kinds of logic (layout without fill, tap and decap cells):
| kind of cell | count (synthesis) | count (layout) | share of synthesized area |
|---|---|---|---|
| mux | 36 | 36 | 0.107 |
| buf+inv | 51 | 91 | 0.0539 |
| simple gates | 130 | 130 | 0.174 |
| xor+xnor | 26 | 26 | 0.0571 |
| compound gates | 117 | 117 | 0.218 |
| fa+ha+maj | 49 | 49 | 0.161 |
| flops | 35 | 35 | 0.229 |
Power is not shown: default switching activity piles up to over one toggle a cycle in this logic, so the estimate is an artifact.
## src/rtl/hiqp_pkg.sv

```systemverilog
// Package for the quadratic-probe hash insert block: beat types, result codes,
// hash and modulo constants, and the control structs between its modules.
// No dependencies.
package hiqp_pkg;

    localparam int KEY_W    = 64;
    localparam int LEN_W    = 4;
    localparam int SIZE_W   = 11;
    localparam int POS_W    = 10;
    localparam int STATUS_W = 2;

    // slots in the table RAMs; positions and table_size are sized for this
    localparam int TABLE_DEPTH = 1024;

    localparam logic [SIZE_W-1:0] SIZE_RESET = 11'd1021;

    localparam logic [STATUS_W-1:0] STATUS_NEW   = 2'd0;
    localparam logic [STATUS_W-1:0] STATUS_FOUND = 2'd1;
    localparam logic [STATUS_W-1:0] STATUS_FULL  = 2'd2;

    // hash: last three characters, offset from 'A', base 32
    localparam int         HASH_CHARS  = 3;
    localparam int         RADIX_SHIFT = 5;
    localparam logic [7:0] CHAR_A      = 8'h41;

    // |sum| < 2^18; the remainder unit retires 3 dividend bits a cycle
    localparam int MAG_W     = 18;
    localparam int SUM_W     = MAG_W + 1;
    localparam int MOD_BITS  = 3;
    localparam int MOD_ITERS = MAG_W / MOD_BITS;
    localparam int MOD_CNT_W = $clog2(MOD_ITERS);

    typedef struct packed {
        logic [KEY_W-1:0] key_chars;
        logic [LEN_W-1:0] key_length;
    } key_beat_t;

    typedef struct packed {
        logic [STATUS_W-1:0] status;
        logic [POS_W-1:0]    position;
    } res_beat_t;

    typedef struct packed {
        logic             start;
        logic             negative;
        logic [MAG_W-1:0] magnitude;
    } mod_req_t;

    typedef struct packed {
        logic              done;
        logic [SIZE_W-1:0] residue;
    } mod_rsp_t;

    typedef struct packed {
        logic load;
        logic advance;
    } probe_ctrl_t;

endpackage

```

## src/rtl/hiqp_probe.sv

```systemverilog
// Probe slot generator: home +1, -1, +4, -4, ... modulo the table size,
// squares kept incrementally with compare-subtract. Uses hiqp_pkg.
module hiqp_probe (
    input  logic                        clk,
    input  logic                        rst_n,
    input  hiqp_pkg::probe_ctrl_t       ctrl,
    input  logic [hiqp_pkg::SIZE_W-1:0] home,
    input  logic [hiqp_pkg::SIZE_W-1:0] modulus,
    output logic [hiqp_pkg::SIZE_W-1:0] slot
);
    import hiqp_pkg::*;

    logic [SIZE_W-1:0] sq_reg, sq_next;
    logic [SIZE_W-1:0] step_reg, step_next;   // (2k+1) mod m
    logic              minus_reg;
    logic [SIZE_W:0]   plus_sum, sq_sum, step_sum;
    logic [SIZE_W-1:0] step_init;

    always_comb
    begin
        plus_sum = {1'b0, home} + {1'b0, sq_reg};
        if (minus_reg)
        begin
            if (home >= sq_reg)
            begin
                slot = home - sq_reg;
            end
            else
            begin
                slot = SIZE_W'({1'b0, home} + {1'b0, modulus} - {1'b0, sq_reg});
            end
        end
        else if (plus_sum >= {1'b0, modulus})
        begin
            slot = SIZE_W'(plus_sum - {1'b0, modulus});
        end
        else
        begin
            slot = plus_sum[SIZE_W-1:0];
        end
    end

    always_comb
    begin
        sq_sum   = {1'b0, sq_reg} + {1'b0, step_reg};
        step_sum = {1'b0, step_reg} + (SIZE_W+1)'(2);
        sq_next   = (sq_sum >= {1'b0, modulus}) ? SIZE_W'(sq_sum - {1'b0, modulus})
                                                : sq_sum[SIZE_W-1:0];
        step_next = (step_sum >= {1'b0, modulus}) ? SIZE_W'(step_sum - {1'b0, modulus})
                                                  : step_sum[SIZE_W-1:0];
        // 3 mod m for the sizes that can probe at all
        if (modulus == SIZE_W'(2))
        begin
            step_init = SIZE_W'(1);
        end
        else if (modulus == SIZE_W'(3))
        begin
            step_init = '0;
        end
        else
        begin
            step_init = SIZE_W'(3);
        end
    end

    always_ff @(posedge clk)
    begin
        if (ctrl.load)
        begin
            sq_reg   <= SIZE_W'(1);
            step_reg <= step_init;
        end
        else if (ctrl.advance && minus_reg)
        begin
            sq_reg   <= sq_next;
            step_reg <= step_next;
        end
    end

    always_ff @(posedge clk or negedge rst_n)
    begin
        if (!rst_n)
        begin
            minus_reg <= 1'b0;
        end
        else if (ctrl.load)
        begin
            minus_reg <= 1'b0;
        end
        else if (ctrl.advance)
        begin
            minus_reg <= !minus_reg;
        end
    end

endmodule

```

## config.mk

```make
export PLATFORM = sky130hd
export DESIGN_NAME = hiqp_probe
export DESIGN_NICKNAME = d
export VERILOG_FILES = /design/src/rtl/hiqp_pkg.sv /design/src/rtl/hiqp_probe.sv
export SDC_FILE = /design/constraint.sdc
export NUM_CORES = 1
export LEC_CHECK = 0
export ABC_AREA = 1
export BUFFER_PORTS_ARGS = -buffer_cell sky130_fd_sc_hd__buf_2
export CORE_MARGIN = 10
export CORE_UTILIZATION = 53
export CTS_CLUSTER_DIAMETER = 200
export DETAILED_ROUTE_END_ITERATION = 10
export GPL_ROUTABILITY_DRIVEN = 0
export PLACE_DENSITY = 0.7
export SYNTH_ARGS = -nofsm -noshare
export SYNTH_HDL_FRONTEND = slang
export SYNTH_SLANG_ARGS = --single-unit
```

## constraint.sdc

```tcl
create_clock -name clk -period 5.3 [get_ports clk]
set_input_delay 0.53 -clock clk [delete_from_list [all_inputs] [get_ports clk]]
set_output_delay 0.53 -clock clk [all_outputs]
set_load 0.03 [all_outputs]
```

+ + +

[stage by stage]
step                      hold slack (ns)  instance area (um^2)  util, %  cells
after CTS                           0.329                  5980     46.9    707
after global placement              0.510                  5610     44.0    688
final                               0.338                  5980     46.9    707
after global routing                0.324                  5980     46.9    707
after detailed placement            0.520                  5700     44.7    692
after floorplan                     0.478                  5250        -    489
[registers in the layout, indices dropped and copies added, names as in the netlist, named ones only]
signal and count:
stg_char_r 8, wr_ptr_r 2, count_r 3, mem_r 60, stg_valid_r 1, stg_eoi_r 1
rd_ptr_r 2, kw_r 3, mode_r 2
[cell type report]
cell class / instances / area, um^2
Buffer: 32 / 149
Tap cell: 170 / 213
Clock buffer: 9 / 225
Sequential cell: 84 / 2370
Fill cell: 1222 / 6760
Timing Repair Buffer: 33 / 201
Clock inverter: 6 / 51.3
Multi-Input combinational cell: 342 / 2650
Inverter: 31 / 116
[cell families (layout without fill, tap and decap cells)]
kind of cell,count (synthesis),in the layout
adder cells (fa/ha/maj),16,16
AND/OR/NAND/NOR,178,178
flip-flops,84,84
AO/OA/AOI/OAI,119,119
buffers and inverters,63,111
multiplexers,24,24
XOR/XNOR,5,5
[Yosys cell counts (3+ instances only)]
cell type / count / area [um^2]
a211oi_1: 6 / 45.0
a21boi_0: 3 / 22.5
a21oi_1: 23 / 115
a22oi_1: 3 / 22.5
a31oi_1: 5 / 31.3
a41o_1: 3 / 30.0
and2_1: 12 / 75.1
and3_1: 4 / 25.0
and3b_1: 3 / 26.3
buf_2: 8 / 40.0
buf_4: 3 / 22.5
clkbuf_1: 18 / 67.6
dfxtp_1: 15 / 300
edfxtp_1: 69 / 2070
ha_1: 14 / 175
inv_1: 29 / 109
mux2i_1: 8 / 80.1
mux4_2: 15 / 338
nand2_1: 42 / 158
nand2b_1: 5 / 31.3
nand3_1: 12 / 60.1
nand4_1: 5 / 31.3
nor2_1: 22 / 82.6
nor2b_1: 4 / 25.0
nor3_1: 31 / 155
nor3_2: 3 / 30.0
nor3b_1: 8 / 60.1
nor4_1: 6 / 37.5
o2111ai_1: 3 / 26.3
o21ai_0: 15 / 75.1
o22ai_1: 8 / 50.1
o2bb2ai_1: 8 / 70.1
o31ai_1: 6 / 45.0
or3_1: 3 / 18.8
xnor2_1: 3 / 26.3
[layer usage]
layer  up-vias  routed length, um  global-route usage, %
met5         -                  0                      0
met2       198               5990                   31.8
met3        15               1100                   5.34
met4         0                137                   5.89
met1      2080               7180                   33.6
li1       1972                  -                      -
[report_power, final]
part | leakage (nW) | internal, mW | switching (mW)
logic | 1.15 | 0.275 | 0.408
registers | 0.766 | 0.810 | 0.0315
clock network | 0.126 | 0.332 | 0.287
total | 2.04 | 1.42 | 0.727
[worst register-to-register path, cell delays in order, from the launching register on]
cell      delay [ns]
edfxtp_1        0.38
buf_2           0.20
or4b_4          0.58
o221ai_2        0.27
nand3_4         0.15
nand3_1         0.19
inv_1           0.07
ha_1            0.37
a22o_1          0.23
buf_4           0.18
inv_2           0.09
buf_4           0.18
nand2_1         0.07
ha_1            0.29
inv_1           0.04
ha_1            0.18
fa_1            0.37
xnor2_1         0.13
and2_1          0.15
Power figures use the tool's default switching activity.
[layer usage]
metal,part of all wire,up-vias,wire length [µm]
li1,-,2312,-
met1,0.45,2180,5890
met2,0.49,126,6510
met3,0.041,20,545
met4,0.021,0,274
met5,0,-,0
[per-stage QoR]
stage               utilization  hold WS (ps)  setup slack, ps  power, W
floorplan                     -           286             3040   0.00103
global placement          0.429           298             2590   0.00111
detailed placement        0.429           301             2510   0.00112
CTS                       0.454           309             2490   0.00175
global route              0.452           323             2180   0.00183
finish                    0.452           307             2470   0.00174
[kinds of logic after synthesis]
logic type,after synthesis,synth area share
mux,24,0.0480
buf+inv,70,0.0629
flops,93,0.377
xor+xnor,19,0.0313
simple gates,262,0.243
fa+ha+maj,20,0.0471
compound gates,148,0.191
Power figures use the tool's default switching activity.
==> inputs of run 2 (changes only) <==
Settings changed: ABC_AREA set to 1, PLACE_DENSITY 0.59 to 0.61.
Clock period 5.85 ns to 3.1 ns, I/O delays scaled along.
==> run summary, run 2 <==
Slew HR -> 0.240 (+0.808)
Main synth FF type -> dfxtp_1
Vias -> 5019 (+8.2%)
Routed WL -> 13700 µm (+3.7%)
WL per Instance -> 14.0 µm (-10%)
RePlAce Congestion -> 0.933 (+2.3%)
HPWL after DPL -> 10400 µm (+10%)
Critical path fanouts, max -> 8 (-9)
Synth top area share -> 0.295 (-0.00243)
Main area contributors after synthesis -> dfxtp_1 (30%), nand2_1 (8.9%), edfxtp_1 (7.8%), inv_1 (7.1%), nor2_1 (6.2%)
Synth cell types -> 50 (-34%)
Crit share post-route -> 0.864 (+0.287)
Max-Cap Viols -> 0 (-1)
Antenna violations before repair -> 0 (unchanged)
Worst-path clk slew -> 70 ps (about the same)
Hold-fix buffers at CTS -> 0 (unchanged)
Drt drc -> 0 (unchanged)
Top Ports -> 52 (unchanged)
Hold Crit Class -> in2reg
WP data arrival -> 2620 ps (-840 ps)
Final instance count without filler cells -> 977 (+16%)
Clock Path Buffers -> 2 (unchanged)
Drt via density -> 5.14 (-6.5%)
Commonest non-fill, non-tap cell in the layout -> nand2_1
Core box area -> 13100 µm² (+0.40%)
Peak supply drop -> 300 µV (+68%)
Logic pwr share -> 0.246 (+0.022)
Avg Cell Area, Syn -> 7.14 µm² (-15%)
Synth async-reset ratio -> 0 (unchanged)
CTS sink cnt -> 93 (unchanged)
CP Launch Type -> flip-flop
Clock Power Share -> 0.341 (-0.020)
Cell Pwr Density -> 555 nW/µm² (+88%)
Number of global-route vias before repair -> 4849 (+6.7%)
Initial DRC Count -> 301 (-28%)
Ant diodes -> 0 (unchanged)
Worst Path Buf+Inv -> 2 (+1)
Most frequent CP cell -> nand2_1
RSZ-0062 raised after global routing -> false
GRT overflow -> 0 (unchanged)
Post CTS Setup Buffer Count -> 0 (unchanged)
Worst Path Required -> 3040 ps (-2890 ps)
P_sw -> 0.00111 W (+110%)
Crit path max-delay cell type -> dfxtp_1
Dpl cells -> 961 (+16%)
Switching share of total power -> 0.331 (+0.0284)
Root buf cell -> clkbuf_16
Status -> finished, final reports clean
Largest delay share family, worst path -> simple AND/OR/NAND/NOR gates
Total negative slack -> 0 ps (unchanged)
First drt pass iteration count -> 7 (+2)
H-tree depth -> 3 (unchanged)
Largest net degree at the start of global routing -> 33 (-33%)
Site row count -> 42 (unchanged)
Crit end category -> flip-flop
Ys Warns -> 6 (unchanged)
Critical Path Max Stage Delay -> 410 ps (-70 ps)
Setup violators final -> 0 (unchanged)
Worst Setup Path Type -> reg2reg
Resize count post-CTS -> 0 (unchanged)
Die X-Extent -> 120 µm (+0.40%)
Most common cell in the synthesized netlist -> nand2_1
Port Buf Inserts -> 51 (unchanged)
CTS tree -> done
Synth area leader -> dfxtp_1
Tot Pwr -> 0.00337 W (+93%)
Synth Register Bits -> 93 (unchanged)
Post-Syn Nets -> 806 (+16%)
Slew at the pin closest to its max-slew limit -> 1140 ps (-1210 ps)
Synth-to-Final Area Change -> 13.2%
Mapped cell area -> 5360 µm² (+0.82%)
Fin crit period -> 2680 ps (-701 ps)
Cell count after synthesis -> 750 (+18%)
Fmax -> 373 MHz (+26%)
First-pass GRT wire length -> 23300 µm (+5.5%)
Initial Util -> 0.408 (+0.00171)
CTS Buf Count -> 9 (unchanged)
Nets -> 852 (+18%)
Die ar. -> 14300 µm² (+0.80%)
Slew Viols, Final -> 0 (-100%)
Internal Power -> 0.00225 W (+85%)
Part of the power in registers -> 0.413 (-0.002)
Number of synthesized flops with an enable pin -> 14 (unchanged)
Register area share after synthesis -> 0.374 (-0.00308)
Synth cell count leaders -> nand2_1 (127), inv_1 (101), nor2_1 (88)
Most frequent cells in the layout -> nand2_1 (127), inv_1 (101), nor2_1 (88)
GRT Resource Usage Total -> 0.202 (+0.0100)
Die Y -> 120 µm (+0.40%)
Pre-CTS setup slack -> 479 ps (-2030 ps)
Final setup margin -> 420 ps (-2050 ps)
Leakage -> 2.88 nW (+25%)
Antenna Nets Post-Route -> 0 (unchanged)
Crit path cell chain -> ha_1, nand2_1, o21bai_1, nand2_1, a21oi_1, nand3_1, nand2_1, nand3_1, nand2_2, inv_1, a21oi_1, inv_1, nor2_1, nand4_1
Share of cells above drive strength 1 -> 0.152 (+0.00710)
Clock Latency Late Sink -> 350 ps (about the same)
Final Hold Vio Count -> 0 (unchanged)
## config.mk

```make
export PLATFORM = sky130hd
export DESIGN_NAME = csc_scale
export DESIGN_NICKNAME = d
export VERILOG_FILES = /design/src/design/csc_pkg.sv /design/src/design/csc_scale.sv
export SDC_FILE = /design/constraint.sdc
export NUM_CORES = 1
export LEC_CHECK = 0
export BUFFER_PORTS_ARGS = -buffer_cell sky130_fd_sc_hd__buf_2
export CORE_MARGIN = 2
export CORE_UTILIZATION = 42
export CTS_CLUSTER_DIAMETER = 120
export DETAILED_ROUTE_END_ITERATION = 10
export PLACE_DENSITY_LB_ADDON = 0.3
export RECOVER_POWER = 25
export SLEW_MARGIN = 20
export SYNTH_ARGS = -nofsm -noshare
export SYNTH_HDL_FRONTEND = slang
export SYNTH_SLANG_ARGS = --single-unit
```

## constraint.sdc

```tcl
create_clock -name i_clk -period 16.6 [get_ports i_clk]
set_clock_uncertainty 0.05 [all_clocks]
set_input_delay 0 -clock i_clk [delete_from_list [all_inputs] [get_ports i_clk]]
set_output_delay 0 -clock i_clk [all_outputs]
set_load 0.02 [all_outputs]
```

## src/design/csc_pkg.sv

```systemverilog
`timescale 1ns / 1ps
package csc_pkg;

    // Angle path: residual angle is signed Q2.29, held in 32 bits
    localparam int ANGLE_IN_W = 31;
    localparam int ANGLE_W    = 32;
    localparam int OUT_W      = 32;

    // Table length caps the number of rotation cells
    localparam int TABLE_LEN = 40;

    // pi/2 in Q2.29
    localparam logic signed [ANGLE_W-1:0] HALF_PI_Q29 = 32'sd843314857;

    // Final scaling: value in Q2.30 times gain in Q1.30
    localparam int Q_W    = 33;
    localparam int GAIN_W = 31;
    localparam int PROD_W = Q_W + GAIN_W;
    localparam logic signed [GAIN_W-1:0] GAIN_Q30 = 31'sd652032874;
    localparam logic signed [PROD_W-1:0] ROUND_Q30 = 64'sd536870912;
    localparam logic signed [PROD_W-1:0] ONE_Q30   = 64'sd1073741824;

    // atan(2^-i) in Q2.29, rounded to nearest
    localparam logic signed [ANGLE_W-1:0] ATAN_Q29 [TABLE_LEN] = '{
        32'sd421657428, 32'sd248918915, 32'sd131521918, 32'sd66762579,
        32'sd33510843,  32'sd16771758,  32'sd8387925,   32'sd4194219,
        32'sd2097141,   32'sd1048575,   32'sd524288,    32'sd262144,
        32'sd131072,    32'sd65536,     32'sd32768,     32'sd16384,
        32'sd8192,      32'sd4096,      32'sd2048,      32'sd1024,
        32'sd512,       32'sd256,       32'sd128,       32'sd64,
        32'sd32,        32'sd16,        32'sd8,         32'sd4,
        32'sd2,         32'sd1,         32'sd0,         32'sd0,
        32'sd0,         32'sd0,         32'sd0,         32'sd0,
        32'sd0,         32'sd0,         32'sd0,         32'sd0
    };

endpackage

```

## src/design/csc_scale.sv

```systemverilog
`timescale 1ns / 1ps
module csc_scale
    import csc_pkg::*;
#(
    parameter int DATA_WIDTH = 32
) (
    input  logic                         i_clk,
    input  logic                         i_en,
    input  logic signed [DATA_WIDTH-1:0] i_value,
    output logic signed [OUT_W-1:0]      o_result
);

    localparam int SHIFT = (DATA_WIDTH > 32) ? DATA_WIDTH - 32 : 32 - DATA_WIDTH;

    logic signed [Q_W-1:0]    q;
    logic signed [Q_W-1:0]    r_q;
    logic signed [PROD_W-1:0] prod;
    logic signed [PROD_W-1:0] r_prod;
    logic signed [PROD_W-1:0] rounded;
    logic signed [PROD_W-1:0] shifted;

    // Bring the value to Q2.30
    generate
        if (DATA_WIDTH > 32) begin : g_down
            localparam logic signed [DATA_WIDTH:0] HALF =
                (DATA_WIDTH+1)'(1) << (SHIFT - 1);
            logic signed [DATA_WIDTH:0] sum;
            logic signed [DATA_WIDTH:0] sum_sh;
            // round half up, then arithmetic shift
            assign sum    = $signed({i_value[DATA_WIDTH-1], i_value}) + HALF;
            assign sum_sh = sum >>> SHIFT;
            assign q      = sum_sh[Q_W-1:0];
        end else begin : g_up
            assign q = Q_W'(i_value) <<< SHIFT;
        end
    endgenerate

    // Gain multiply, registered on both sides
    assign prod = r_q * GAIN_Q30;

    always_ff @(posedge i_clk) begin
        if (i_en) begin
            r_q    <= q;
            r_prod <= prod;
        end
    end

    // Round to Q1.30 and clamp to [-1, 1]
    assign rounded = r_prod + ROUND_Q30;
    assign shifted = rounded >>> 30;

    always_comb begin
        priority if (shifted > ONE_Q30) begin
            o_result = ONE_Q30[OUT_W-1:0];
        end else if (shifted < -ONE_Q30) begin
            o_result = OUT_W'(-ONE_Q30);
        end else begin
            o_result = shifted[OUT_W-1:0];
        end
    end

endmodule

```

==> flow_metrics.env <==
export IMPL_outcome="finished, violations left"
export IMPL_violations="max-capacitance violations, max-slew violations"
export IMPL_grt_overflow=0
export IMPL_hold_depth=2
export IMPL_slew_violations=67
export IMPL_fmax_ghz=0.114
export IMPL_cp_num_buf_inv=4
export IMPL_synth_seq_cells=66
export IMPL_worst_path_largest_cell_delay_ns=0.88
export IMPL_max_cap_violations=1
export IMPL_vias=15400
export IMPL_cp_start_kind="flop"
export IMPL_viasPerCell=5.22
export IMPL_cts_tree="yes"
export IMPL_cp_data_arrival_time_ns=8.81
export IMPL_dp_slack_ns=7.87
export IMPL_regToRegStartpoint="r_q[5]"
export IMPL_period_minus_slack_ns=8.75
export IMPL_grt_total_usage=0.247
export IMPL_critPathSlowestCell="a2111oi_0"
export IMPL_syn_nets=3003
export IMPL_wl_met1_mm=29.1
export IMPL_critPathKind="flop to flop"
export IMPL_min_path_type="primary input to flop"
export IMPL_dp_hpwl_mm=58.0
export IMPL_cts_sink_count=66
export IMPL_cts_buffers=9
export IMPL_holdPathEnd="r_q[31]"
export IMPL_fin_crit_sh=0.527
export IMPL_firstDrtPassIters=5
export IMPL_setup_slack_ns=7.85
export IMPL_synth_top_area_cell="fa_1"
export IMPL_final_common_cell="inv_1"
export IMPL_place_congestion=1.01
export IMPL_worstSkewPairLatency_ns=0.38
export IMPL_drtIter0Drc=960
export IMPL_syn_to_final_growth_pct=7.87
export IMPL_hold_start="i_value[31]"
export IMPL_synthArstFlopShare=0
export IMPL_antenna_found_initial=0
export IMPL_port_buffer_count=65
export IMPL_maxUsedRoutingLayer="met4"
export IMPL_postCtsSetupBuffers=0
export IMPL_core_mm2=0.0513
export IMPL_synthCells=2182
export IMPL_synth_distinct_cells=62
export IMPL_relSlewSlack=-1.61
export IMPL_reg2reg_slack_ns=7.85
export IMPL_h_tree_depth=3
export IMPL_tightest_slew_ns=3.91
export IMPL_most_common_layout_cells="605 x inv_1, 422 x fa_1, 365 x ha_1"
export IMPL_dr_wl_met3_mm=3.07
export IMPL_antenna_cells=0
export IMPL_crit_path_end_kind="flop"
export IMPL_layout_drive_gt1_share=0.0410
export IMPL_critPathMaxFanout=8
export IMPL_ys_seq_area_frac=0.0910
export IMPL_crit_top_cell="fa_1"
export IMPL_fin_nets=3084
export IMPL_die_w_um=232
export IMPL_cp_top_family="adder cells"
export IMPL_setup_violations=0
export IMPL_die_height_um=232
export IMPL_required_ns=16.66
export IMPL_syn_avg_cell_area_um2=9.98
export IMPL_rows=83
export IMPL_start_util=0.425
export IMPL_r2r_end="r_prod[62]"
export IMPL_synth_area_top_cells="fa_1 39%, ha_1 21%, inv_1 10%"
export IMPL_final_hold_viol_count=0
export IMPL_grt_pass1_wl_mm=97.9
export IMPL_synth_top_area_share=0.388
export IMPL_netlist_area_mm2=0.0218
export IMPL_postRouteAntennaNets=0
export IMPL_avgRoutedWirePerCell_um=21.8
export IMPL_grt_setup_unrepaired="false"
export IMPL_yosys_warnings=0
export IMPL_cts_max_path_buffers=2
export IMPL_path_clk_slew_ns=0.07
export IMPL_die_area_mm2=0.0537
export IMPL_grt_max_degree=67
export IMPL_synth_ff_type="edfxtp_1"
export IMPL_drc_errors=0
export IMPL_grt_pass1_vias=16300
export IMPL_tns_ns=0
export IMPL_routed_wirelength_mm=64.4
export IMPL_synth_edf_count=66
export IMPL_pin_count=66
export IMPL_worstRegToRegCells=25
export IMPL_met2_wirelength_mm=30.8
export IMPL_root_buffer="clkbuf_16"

+ + +

= DIRECTIONS FOR THIS TASK =
The response should be the listing above, limited to the lines between the one holding "[cell families (layout" and the one holding "a211oi_1: 6 / 45.0", inclusive, reproduced exactly.

= THE COMPLETED TASK =
[cell families (layout without fill, tap and decap cells)]
kind of cell,count (synthesis),in the layout
adder cells (fa/ha/maj),16,16
AND/OR/NAND/NOR,178,178
flip-flops,84,84
AO/OA/AOI/OAI,119,119
buffers and inverters,63,111
multiplexers,24,24
XOR/XNOR,5,5
[Yosys cell counts (3+ instances only)]
cell type / count / area [um^2]
a211oi_1: 6 / 45.0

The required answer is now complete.